Weanling rats fed a diet containing tellurium develop a peripheral neuropathy characterized by a highly synchronous primary demyelination; this demyelination is followed closely by a period of rapid remyelination. The demyelination is related to the inhibition of squalene epoxidase activity, which results in a block in cholesterol synthesis. Expression of mRNA for the major structural proteins of PNS myelin, myelin basic protein and P 0, is coordinately down-regulated during the demyelinating phase and then up-regulated during the remyelinating phase (Toews et al., J. Neurosci. Res., 26 (1990) 501–507). We now report tellurium-induced alterations in gene expression for several proteins which are not major structural components of myelin in the peripheral nervous system.

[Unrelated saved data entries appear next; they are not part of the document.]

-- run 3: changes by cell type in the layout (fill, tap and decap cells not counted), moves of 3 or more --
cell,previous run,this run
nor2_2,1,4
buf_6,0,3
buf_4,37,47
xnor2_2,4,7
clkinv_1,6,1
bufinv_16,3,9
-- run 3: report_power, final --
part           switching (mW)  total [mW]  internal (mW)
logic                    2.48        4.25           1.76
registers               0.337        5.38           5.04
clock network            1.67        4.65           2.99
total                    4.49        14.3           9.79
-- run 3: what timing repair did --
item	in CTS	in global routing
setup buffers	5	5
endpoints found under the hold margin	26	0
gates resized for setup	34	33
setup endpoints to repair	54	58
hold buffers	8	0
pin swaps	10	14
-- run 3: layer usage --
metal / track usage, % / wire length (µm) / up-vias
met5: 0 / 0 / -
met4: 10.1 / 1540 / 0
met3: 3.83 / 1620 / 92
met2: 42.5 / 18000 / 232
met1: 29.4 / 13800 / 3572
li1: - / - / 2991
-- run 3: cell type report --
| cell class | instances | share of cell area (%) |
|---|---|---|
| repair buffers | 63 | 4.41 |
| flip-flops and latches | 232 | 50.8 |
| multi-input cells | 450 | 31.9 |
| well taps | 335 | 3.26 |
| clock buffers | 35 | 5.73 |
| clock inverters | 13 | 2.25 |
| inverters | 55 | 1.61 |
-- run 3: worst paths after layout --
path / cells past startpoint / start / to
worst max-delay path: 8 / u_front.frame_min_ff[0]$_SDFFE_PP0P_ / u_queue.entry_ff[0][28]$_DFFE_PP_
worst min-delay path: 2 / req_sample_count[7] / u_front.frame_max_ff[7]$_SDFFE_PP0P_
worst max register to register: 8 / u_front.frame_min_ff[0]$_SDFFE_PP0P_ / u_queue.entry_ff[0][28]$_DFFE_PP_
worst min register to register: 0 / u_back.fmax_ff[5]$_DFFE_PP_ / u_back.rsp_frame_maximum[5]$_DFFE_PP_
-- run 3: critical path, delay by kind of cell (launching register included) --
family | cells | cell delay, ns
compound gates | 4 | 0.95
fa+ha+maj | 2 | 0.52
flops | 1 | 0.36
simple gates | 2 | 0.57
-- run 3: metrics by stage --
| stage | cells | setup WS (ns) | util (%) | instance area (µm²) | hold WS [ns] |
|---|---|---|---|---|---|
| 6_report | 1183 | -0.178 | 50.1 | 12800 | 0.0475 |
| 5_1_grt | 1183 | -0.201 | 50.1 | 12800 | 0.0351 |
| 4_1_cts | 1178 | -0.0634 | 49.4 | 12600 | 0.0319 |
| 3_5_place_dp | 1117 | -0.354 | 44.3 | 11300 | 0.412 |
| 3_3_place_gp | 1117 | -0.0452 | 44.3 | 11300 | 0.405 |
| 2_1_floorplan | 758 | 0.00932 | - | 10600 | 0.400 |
`src/design/sms_pkg.sv`:
```
// ----------------------------------------------------------------------------
// sms_pkg - shared types and constants of the SPI master byte shifter
// Word size, half-bit counts, command codes and the queued item format.
// ----------------------------------------------------------------------------
`default_nettype none

package sms_pkg;

  localparam int BITS_PER_WORD = 8;
  localparam int HALF_BITS     = 2 * BITS_PER_WORD;
  localparam int HB_W          = $clog2(HALF_BITS);
  localparam int MODE_W        = 2;

  localparam logic [MODE_W-1:0] XFER_MODE_RESET = MODE_W'(1);

  // Field positions in the mode register
  localparam int MODE_CPOL_BIT = 1;
  localparam int MODE_CPHA_BIT = 0;

  // Command codes on the input channel
  localparam logic CMD_TICK = 1'b0;
  localparam logic CMD_LOAD = 1'b1;

  typedef enum logic {
    KIND_TICK = 1'b0,
    KIND_LOAD = 1'b1
  } item_kind_t;

  typedef struct packed {
    item_kind_t               kind;
    logic [BITS_PER_WORD-1:0] tx_byte;
    logic                     end_frame;
    logic                     miso_level;
  } sms_item_t;

  // Handshake between the front queue and the back engine
  typedef struct packed {
    logic      valid;
    sms_item_t item;
  } sms_queue_out_t;

endpackage : sms_pkg

`default_nettype wire

```
`src/design/sms_front.sv`:
```
// ----------------------------------------------------------------------------
// sms_front - input stage of the SPI master byte shifter
// Accepts items, decodes the command and holds them in a two-entry queue.
// ----------------------------------------------------------------------------
`default_nettype none

module sms_front import sms_pkg::*; (
  input  wire logic                     clk,
  input  wire logic                     rst,
  input  wire logic                     in_valid,
  output logic                          in_ready,
  input  wire logic                     cmd,
  input  wire logic [BITS_PER_WORD-1:0] tx_byte,
  input  wire logic                     end_frame,
  input  wire logic                     miso_level,
  output sms_queue_out_t                q_out,
  input  wire logic                     q_ready
);

  sms_item_t  entries [2];
  logic       wr_ptr;
  logic       rd_ptr;
  logic [1:0] count;
  logic       push;
  logic       pop;
  sms_item_t  item_in;

  always_comb begin
    item_in.kind       = (cmd == CMD_LOAD) ? KIND_LOAD : KIND_TICK;
    item_in.tx_byte    = tx_byte;
    item_in.end_frame  = end_frame;
    item_in.miso_level = miso_level;
  end

  assign in_ready    = (count != 2'd2);
  assign push        = in_valid && in_ready;
  assign q_out.valid = (count != 2'd0);
  assign q_out.item  = entries[rd_ptr];
  assign pop         = q_out.valid && q_ready;

  always_ff @(posedge clk) begin
    if (push) begin
      entries[wr_ptr] <= item_in;
    end
  end

  always_ff @(posedge clk) begin
    if (rst) begin
      wr_ptr <= 1'b0;
      rd_ptr <= 1'b0;
      count  <= 2'd0;
    end else begin
      if (push) begin
        wr_ptr <= ~wr_ptr;
      end
      if (pop) begin
        rd_ptr <= ~rd_ptr;
      end
      case ({push, pop})
        2'b10:   count <= count + 2'd1;
        2'b01:   count <= count - 2'd1;
        default: count <= count;
      endcase
    end
  end

endmodule : sms_front

`default_nettype wire

```
`src/design/sms_back.sv`:
```
// ----------------------------------------------------------------------------
// sms_back - shift engine of the SPI master byte shifter
// Executes queued loads and ticks, keeps the pin state and the output item.
// ----------------------------------------------------------------------------
`default_nettype none

module sms_back import sms_pkg::*; (
  input  wire logic                     clk,
  input  wire logic                     rst,
  input  wire sms_queue_out_t           q_out,
  output logic                          q_ready,
  input  wire logic                     xfer_mode_we,
  input  wire logic [MODE_W-1:0]        xfer_mode_wdata,
  output logic                          out_valid,
  input  wire logic                     out_ready,
  output logic                          sck_level,
  output logic                          mosi_level,
  output logic                          cs_n,
  output logic                          busy_res,
  output logic                          rx_valid,
  output logic [BITS_PER_WORD-1:0]      rx_byte
);

  logic [MODE_W-1:0]        xfer_mode;
  logic [BITS_PER_WORD-1:0] tx_shift;
  logic [BITS_PER_WORD-1:0] rx_shift;
  logic [HB_W-1:0]          half_bit_count;
  logic                     active;
  logic                     frame_open;
  logic                     close_after;
  logic                     clock_pin;
  logic                     data_pin;

  logic [BITS_PER_WORD-1:0] tx_shift_next;
  logic [BITS_PER_WORD-1:0] rx_shift_next;
  logic [HB_W-1:0]          half_bit_count_next;
  logic                     active_next;
  logic                     frame_open_next;
  logic                     close_after_next;
  logic                     clock_pin_next;
  logic                     data_pin_next;
  logic                     valid_next;

  logic cpol;
  logic cpha;
  logic exec;
  logic last_half;

  assign cpol      = xfer_mode[MODE_CPOL_BIT];
  assign cpha      = xfer_mode[MODE_CPHA_BIT];
  assign q_ready   = !out_valid || out_ready;
  assign exec      = q_out.valid && q_ready;
  assign last_half = (half_bit_count == HB_W'(HALF_BITS - 1));

  always_comb begin
    tx_shift_next       = tx_shift;
    rx_shift_next       = rx_shift;
    half_bit_count_next = half_bit_count;
    active_next         = active;
    frame_open_next     = frame_open;
    close_after_next    = close_after;
    clock_pin_next      = clock_pin;
    data_pin_next       = data_pin;
    valid_next          = 1'b0;
    case (q_out.item.kind)
      KIND_LOAD: begin
        if (!active) begin
          tx_shift_next       = q_out.item.tx_byte;
          rx_shift_next       = '0;
          half_bit_count_next = '0;
          active_next         = 1'b1;
          frame_open_next     = 1'b1;
          close_after_next    = q_out.item.end_frame;
          clock_pin_next      = cpol;
          if (!cpha) begin
            data_pin_next = q_out.item.tx_byte[BITS_PER_WORD-1];
            tx_shift_next = {q_out.item.tx_byte[BITS_PER_WORD-2:0], 1'b0};
          end
        end
      end
      KIND_TICK: begin
        if (active) begin
          if (!half_bit_count[0]) begin
            // leading edge
            clock_pin_next = ~cpol;
            if (!cpha) begin
              rx_shift_next = {rx_shift[BITS_PER_WORD-2:0], q_out.item.miso_level};
            end else begin
              data_pin_next = tx_shift[BITS_PER_WORD-1];
              tx_shift_next = {tx_shift[BITS_PER_WORD-2:0], 1'b0};
            end
          end else begin
            // trailing edge
            clock_pin_next = cpol;
            if (!cpha) begin
              if (!last_half) begin
                data_pin_next = tx_shift[BITS_PER_WORD-1];
                tx_shift_next = {tx_shift[BITS_PER_WORD-2:0], 1'b0};
              end
            end else begin
              rx_shift_next = {rx_shift[BITS_PER_WORD-2:0], q_out.item.miso_level};
            end
          end
          half_bit_count_next = half_bit_count + HB_W'(1);
          if (last_half) begin
            half_bit_count_next = '0;
            active_next         = 1'b0;
            valid_next          = 1'b1;
            if (close_after) begin
              frame_open_next  = 1'b0;
              close_after_next = 1'b0;
            end
          end
        end
      end
      default: begin
        valid_next = 1'b0;
      end
    endcase
  end

  always_ff @(posedge clk) begin
    if (rst) begin
      xfer_mode      <= XFER_MODE_RESET;
      tx_shift       <= '0;
      rx_shift       <= '0;
      half_bit_count <= '0;
      active         <= 1'b0;
      frame_open     <= 1'b0;
      close_after    <= 1'b0;
      clock_pin      <= 1'b0;
      data_pin       <= 1'b0;
      out_valid      <= 1'b0;
    end else begin
      if (exec) begin
        tx_shift       <= tx_shift_next;
        rx_shift       <= rx_shift_next;
        half_bit_count <= half_bit_count_next;
        active         <= active_next;
        frame_open     <= frame_open_next;
        close_after    <= close_after_next;
        clock_pin      <= clock_pin_next;
        data_pin       <= data_pin_next;
        out_valid      <= 1'b1;
      end else if (out_ready) begin
        out_valid <= 1'b0;
      end
      // a new mode moves an idle clock to its new idle level at once;
      // mid-byte it only takes effect at the next tick
      if (xfer_mode_we) begin
        xfer_mode <= xfer_mode_wdata;
        if (!active && !exec) begin
          clock_pin <= xfer_mode_wdata[MODE_CPOL_BIT];
        end
      end
    end
  end

  // output item register, loaded on every executed item
  always_ff @(posedge clk) begin
    if (exec) begin
      sck_level  <= clock_pin_next;
      mosi_level <= data_pin_next;
      cs_n       <= ~frame_open_next;
      busy_res   <= active_next;
      rx_valid   <= valid_next;
      rx_byte    <= rx_shift_next;
    end
  end

  a_done_not_busy : assert property (@(posedge clk) disable iff (rst)
    out_valid && rx_valid |-> !busy_res)
    else $error("completed byte reported while still busy");

  a_busy_selects : assert property (@(posedge clk) disable iff (rst)
    out_valid && busy_res |-> !cs_n)
    else $error("byte shifted with chip select released");

  a_last_tick_ends : assert property (@(posedge clk) disable iff (rst)
    exec && (q_out.item.kind == KIND_TICK) && active && last_half |=> !active)
    else $error("byte did not end after the last half-bit tick");

endmodule : sms_back

`default_nettype wire

```
`src/design/spi_master_byte_shifter.sv`:
```
// ----------------------------------------------------------------------------
// spi_master_byte_shifter - SPI master, one byte MSB first, modes 0 to 3
// Front queue decodes load and tick items; back engine drives the pins.
// ----------------------------------------------------------------------------
// Items wait in the two-entry queue; results are held in the output register.
// Throughput: one item per clock unless stalled; every load or half-bit tick
//   is a single register update in the back engine, and a two-entry queue
//   plus the output register let both sides stall on their own.
// Reset (rst, synchronous): mode 1, clock and data pin state low, frame closed,
//   idle, queue and output empty; the result item fields are not reset.
// ----------------------------------------------------------------------------
`default_nettype none

module spi_master_byte_shifter import sms_pkg::*; (
  input  wire logic                     clk,
  input  wire logic                     rst,
  // input items
  input  wire logic                     in_valid,
  output logic                          in_ready,
  input  wire logic                     cmd,
  input  wire logic [BITS_PER_WORD-1:0] tx_byte,
  input  wire logic                     end_frame,
  input  wire logic                     miso_level,
  // mode register write
  input  wire logic                     xfer_mode_we,
  input  wire logic [MODE_W-1:0]        xfer_mode_wdata,
  // result items
  output logic                          out_valid,
  input  wire logic                     out_ready,
  output logic                          sck_level,
  output logic                          mosi_level,
  output logic                          cs_n,
  output logic                          busy_res,
  output logic                          rx_valid,
  output logic [BITS_PER_WORD-1:0]      rx_byte
);

  // queued item towards the engine, and the engine's pull
  sms_queue_out_t q_out;
  logic           q_ready;

  // Front: decode the command and buffer up to two items
  sms_front u_front (
    .clk        (clk),
    .rst        (rst),
    .in_valid   (in_valid),
    .in_ready   (in_ready),
    .cmd        (cmd),
    .tx_byte    (tx_byte),
    .end_frame  (end_frame),
    .miso_level (miso_level),
    .q_out      (q_out),
    .q_ready    (q_ready)
  );

  // Back: advance the shift state one item per cycle unless the held result item is not yet taken, and hold the result
  // item until it is taken; the mode register lives here as well
  sms_back u_back (
    .clk             (clk),
    .rst             (rst),
    .q_out           (q_out),
    .q_ready         (q_ready),
    .xfer_mode_we    (xfer_mode_we),
    .xfer_mode_wdata (xfer_mode_wdata),
    .out_valid       (out_valid),
    .out_ready       (out_ready),
    .sck_level       (sck_level),
    .mosi_level      (mosi_level),
    .cs_n            (cs_n),
    .busy_res        (busy_res),
    .rx_valid        (rx_valid),
    .rx_byte         (rx_byte)
  );

endmodule : spi_master_byte_shifter

`default_nettype wire

```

Expression of mRNA for nerve growth factor receptor in sciatic nerve was very low in control animals, but was markedly up-regulated after 3–5 days of exposure to tellurium, a time corresponding to the beginning of demyelination. Levels remained elevated during the subsequent period of remyelination. Expression of mRNA for SCIP (a presumptive transcription factor) was also up-regulated in sciatic nerve following tellurium exposure, with a time course similar to that for nerve growth factor receptor. When examined as a fraction of total RNA, steady-state mRNA levels for 2′,3′-cyclic nucleotide 3′-phosphodiesterase and the myelin proteolipid protein were decreased during the demyelinating phase; however, this decrease could be largely accounted for the increased levels of total RNA. When analyzed on a ‘per nerve’ basis, steady-state mRNA levels for these two proteins were actually increased about 2-fold by 9 days after beginning tellurium exposure. Differences in alterations of mRNA levels between these two ‘myelin-related’ proteins and the two major structural proteins of PNS myelin suggest that in the PNS, 2′,3′-cyclic nucleotide 3′-phosphodiesterase and the myelin proteolipid protein may play roles distinct from their functions in CNS myelin.